The huge cloud of smoke that billowed up all day pushed a smokey-smelling haze as far as Dade City, more than 30 miles east.

In all, more than 250 acres of dry cypress marsh was scorched while firefighters battled to keep it inside fire lines dug by bulldozers. Two other small brush fires, one on East Road near the Hernando County line and one on Morris Bridge Road, flared up throughout the day.

The flames on Sugar Creek Boulevard got within 10 feet of the houses that line the street, stopped short by Pasco firefighters and trenches dug by the Florida Department of Forestry. But that was more than enough to unnerve some neighbors.

Rhonda Larsen came home after an hour of work to guard her house. Using a garden hose, she sprayed off her roof, hoping to ward off the fire she could hear crackling 50 yards from her home.

"What can you do?" she asked. "Pray that the wind blows in the right direction."

And blow it did.

The strategy firefighters used was simple: dig a trench around the fire and let it burn itself out. For the most part, it worked.

However, with the wind steadily blowing east at 10 to 12 mph, the blaze kept jumping the fire lines on the east side. But the farther east it went, the farther it was from homes.

The fire came the closest to Fred Feliciano's Sugar Creek home. The fire line was a scant 10 feet from his pool, and the smoke chased him from his back yard on several occasions.

But smoke was all the damage he got. Feliciano said there was a faint smoke smell in the house, but since he still had a house, he put it in perspective.

"We'll live with that," he said.

Protecting Feliciano's home was the crew from Engine 21. Lt. Jeff O'Nan said they were called to the fire at 9 a.m. to protect houses. At 7 p.m., his crew was sitting down to a dinner of pizza and Gatorade.

To a man, each of them had consumed more than 2 gallons of water while fighting the fire in 90 degree heat.

"You don't really realize how dehydrated you are until you are past that point," O'Nan said.
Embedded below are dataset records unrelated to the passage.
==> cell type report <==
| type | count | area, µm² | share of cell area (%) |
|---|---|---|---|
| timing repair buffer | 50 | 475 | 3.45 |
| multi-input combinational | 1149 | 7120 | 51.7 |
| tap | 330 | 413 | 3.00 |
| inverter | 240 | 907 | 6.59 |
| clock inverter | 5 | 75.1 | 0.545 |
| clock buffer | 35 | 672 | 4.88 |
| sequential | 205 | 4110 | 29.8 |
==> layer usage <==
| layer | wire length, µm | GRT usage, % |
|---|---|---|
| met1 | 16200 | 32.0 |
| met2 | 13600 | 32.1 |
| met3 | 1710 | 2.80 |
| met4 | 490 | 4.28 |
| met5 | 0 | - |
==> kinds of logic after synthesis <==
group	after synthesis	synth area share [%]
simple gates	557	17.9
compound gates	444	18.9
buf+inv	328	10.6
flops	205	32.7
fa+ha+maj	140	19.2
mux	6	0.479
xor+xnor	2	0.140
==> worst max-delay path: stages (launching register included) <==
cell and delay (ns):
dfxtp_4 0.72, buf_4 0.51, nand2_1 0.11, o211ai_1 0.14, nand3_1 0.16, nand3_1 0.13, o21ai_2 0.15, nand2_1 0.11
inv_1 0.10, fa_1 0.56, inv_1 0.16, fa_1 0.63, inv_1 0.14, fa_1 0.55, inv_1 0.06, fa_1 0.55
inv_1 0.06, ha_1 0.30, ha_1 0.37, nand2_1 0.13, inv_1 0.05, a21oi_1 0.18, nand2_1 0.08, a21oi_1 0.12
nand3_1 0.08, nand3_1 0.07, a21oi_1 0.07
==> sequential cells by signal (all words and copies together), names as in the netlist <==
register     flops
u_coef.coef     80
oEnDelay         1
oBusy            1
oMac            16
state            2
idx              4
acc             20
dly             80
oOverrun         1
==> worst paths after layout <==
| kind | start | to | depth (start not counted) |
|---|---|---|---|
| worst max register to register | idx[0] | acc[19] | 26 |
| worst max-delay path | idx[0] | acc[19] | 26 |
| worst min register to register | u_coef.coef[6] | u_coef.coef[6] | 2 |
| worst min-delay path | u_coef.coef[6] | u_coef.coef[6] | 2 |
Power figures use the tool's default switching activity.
Some of their first refreshments of the day came from one of the houses they were protecting.

While her neighbors put their lawn sprinklers on their roofs and hosed down the back sides of their houses, Peggy D'Orio did the neighborly thing and put out refreshments for the firefighters in her back yard. Water, soda, pretzels were offered, and more than a few firefighters took advantage.

When she first saw the fire, D'Orio said she was nervous. But a firefighter told her the fire would stay within the fire lines, and she had nothing to worry about.

Standing in her kitchen, watching a small blaze framed nicely by a back window, D'Orio said she was grateful they were there.

"You really don't count on them until something happens," she said. "They're breaking their necks to help out people here; we ought to help them."

And like any good host, she fretted about what she had to give.

"I wish I had more," D'Orio said. "I wish I had more lunch meat, but I didn't know I was going to have this today."